**WORK INSTRUCTIONS:**
Produce an exact copy of the first line of the data below and each line after it, please, up to and including the one with "- area after synthesis stays the same".

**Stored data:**
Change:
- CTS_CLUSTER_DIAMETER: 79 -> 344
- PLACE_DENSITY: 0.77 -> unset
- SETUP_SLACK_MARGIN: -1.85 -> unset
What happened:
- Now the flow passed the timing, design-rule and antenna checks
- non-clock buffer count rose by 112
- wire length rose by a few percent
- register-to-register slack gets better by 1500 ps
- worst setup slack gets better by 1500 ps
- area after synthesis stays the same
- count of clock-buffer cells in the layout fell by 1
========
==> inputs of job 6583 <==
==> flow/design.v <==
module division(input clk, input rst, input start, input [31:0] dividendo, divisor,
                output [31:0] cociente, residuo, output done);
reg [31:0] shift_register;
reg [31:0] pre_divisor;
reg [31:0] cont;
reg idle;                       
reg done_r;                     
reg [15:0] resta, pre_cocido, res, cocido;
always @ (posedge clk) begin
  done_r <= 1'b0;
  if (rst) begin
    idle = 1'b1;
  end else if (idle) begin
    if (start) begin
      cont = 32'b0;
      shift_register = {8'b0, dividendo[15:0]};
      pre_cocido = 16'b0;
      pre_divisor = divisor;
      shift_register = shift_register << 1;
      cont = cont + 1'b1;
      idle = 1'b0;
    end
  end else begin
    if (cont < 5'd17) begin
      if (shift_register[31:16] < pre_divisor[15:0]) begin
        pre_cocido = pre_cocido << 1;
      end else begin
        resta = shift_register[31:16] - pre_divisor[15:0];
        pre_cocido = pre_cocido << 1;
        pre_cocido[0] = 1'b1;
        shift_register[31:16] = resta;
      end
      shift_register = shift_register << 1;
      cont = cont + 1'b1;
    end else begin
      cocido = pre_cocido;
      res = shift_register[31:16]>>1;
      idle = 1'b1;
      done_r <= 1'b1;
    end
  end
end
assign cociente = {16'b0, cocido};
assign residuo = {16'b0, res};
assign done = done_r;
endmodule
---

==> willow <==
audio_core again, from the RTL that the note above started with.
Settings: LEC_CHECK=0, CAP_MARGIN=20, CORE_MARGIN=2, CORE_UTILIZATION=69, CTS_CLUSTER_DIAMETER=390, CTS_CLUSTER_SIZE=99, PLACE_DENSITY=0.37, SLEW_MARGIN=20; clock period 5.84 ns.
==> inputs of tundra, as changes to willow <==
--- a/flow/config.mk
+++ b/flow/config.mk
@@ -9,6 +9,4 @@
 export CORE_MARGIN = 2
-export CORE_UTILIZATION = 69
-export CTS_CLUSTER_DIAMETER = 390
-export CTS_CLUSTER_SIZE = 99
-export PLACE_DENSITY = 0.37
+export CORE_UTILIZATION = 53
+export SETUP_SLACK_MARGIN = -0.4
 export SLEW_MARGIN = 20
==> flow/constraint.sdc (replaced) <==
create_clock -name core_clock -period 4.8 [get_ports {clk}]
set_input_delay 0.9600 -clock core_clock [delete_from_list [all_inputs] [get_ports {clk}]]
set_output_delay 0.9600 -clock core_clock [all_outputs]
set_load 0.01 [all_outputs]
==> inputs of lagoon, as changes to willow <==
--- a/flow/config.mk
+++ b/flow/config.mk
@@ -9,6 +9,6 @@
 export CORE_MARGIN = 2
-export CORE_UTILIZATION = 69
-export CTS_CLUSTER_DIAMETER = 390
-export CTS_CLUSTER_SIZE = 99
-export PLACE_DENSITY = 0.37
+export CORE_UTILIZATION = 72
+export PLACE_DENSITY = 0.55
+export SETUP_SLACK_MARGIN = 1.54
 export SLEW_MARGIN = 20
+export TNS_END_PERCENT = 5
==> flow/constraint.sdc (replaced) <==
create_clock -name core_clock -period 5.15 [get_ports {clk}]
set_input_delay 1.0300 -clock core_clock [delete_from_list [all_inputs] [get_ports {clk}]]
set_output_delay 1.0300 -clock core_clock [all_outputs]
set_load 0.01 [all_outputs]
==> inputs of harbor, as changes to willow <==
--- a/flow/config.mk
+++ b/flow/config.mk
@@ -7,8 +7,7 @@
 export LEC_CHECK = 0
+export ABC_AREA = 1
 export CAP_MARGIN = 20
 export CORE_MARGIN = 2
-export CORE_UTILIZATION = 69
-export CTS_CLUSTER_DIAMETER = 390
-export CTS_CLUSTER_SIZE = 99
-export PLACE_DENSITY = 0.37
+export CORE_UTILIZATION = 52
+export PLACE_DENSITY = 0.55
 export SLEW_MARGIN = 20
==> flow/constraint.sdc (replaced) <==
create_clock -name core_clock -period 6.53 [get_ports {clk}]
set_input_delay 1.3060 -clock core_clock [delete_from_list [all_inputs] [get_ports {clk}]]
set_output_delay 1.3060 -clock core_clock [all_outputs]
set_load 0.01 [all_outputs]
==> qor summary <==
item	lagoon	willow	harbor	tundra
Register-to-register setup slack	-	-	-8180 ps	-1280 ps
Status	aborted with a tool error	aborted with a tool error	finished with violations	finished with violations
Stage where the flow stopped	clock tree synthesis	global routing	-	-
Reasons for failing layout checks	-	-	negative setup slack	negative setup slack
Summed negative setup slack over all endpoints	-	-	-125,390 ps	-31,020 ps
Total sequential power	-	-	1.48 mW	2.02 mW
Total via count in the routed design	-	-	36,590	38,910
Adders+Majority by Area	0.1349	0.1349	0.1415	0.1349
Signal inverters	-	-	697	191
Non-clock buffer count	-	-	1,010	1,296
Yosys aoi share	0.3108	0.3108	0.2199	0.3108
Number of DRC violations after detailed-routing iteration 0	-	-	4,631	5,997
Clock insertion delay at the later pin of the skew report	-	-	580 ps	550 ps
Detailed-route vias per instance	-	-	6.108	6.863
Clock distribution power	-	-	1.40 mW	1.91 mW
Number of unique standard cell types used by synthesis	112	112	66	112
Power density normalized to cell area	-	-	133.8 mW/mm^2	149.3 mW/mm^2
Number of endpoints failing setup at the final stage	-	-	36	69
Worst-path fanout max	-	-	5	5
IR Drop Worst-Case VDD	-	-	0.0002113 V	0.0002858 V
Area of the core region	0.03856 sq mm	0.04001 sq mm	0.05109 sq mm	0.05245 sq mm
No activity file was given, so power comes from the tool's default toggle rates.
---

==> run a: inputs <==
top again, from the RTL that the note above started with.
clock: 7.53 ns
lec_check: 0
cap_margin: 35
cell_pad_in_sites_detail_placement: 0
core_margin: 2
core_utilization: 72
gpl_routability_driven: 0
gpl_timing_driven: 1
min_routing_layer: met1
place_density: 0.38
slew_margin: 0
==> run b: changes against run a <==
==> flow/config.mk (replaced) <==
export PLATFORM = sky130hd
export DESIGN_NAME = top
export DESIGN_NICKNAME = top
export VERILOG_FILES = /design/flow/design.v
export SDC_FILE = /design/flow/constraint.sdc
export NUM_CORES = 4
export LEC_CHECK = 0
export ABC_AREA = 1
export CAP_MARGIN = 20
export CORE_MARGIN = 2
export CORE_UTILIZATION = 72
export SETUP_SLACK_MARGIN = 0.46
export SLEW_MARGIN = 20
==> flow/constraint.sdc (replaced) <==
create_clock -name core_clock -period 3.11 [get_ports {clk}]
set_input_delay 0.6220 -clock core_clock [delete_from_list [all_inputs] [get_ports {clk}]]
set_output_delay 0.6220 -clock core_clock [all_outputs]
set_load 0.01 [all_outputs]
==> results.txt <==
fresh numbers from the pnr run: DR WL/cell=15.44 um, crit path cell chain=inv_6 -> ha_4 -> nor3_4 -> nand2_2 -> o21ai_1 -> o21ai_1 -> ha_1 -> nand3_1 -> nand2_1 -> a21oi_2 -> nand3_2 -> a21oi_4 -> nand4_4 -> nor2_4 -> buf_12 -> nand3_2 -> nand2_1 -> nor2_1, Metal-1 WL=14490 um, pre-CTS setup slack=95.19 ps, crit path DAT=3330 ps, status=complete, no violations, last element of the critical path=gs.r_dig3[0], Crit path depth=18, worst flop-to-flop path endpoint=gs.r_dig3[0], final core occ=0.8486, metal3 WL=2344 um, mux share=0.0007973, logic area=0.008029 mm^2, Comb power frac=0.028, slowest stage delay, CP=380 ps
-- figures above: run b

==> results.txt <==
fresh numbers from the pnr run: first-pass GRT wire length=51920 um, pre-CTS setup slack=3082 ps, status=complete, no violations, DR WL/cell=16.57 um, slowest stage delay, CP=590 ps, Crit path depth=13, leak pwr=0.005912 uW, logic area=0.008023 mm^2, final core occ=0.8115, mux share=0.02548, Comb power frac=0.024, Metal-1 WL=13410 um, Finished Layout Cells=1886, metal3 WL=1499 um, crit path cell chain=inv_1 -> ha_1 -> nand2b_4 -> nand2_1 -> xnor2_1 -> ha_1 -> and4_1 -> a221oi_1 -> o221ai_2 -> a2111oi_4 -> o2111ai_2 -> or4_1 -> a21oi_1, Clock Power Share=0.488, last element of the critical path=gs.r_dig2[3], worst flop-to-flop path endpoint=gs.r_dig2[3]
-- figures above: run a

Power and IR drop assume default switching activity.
<file path="design.v">
module axi_lite_slave (
    input  logic        aclk,
    input  logic        aresetn,
    input  logic        awvalid,
    output logic        awready,
    input  logic [31:0] awaddr,
    input  logic        wvalid,
    output logic        wready,
    input  logic [31:0] wdata,
    input  logic [3:0]  wstrb,
    output logic        bvalid,
    input  logic        bready,
    output logic [1:0]  bresp,
    input  logic        arvalid,
    output logic        arready,
    input  logic [31:0] araddr,
    output logic        rvalid,
    input  logic        rready,
    output logic [31:0] rdata,
    output logic [1:0]  rresp
);
logic [31:0] registers [16];
wire [31:0] debug_reg0 = registers[0];
wire [31:0] debug_reg1 = registers[1];
wire [31:0] debug_reg2 = registers[2];
wire [31:0] debug_reg3 = registers[3];
wire [31:0] debug_reg4 = registers[4];
wire [31:0] debug_reg5 = registers[5];
typedef enum logic [1:0] {
    W_IDLE, W_WAIT_DATA, W_RESP
} write_state_t;
write_state_t write_state;
logic [31:0] write_addr_reg;
logic [1:0] bresp_reg;
logic [1:0] rresp_reg;
logic [31:0] rdata_reg;
always_ff @(posedge aclk or negedge aresetn) begin
    if (!aresetn) begin
        write_state <= W_IDLE;
        awready <= 1'b1;        
        wready <= 1'b0;
        bvalid <= 1'b0;
        write_addr_reg <= 32'h0;
        bresp_reg <= 2'b00;     
        for (int i = 0; i < 16; i++) registers[i] <= 32'h0;
    end else begin
        case (write_state)
            W_IDLE: begin
                awready <= 1'b1;
                if (awvalid && awready) begin
                    write_addr_reg <= awaddr;
                    write_state <= W_WAIT_DATA;
                    awready <= 1'b0;
                    wready <= 1'b1;
                    bresp_reg <= (awaddr[5:2] < 16) ? 2'b00 : 2'b10;
                end
            end
            W_WAIT_DATA: begin
                if (wvalid && wready) begin
                    if (write_addr_reg[5:2] < 16) begin
                        for (int i = 0; i < 4; i++) begin
                            if (wstrb[i])
                                registers[write_addr_reg[5:2]][i*8 +: 8] <= wdata[i*8 +: 8];
                        end
                    end
                    write_state <= W_RESP;
                    wready <= 1'b0;
                    bvalid <= 1'b1;
                end
            end 
            W_RESP: begin
                if (bvalid && bready) begin
                    bvalid <= 1'b0;
                    write_state <= W_IDLE;
                end
            end
        endcase
    end
end
always_ff @(posedge aclk or negedge aresetn) begin
    if (!aresetn) begin
        arready <= 1'b1;
        rvalid <= 1'b0;
        rresp_reg <= 2'b00;      
        rdata_reg <= 32'h0;     
    end else begin
        if (arvalid && arready) begin
            rdata_reg <= (araddr[5:2] < 16) ? registers[araddr[5:2]] : 32'hDEADBEEF;
            rresp_reg <= (araddr[5:2] < 16) ? 2'b00 : 2'b10;
            arready <= 1'b0;
            rvalid <= 1'b1;
        end else if (rvalid && rready) begin
            rvalid <= 1'b0;
            arready <= 1'b1;
        end
    end
end
assign bresp = bresp_reg;
assign rresp = rresp_reg;
assign rdata = rdata_reg;
endmodule
</file>
<file path="run.sh">
#!/bin/bash
# the make line also repeats each setting of config.mk as NAME=value (left out here)
make -C /OpenROAD-flow-scripts/flow DESIGN_CONFIG=/design/flow/config.mk WORK_HOME=/design/flow/orfs CLKGATE_MAP_FILE= finish
</file>
<file path="config.mk">
export PLATFORM = sky130hd
export DESIGN_NAME = axi_lite_slave
export DESIGN_NICKNAME = axi_lite_slave
export VERILOG_FILES = /design/flow/design.v
export SDC_FILE = /design/flow/constraint.sdc
export NUM_CORES = 4
export LEC_CHECK = 0
export ABC_AREA = 1
export CAP_MARGIN = 20
export CELL_PAD_IN_SITES_GLOBAL_PLACEMENT = 0
export CORE_ASPECT_RATIO = 0.75
export CORE_MARGIN = 5
export CORE_UTILIZATION = 55
export CTS_CLUSTER_DIAMETER = 375
export CTS_CLUSTER_SIZE = 25
export MAX_ROUTING_LAYER = met5
export MIN_ROUTING_LAYER = met1
export PLACE_DENSITY_LB_ADDON = 0.15
export SETUP_SLACK_MARGIN = 0.05
export SLEW_MARGIN = 20
export TNS_END_PERCENT = 100
</file>
<file path="constraint.sdc">
create_clock -name core_clock -period 3.87 [get_ports {aclk}]
set_input_delay 0.7740 -clock core_clock [delete_from_list [all_inputs] [get_ports {aclk}]]
set_output_delay 0.7740 -clock core_clock [all_outputs]
set_load 0.01 [all_outputs]
</file>
## red
// top
module top(
    input wire clk,
    input wire reset,
    input wire [7:0] next_in,
    output wire [7:0] f
    );
Size: about 1,700 cells after synthesis, about 18 I/O pins, ~0.012 mm2 of cells after synthesis.
clock: 10.0 ns
lec_check: 0
abc_area: 1
cap_margin: 20
cell_pad_in_sites_detail_placement: 1
cell_pad_in_sites_global_placement: 3
core_aspect_ratio: 0.5
core_margin: 2
core_utilization: 42
cts_cluster_diameter: 351
cts_cluster_size: 98
slew_margin: 35
tns_end_percent: 30
run.sh (not shown) runs the stock make flow with config.mk's settings and CLKGATE_MAP_FILE=.
red reached the end of the flow, and the finished layout is clean on the timing, DRC and antenna checks.
Edits applied to the flow inputs when going from red to blue:
Settings: clearing CELL_PAD_IN_SITES_DETAIL_PLACEMENT, which used to be 1; swapping 42 for 61 in CORE_UTILIZATION; swapping 3 for 1 in CELL_PAD_IN_SITES_GLOBAL_PLACEMENT; putting PLACE_DENSITY at 0.37 where nothing was set; swapping 0.5 for 1.95 in CORE_ASPECT_RATIO.
In the reports for red and blue, the larger part of the total power dissipated in sequential elements belongs to red.
Changes observed in blue relative to red: wire length fell 9.1%, switching power total now larger.
met1 usage in global routing sits lower in blue than in red.
Row met3 track demand over resource: blue higher / red lower
What green does differently from blue at the input level:
Settings: clearing ABC_AREA, which used to be 1; clearing PLACE_DENSITY, which used to be 0.37; swapping 61 for 67 in CORE_UTILIZATION; swapping 351 for 133 in CTS_CLUSTER_DIAMETER; swapping 98 for 20 in CTS_CLUSTER_SIZE; swapping 35 for 20 in SLEW_MARGIN; clearing TNS_END_PERCENT, which used to be 30; clearing CORE_ASPECT_RATIO, which used to be 1.95; swapping 1 for 0 in CELL_PAD_IN_SITES_GLOBAL_PLACEMENT.
==> results <==
green: all stages done; final checks FAILED (setup timing).
Diff green..blue | area reported by Yosys stat | negligible
Compared with blue, green shows area of the placeable core lower by 9.8%.
When the final numbers for blue and green were put side by side, the multi-input combinational cell count turned out to be greater in blue.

**EXERCISE SOLUTION:**
Change:
- CTS_CLUSTER_DIAMETER: 79 -> 344
- PLACE_DENSITY: 0.77 -> unset
- SETUP_SLACK_MARGIN: -1.85 -> unset
What happened:
- Now the flow passed the timing, design-rule and antenna checks
- non-clock buffer count rose by 112
- wire length rose by a few percent
- register-to-register slack gets better by 1500 ps
- worst setup slack gets better by 1500 ps
- area after synthesis stays the same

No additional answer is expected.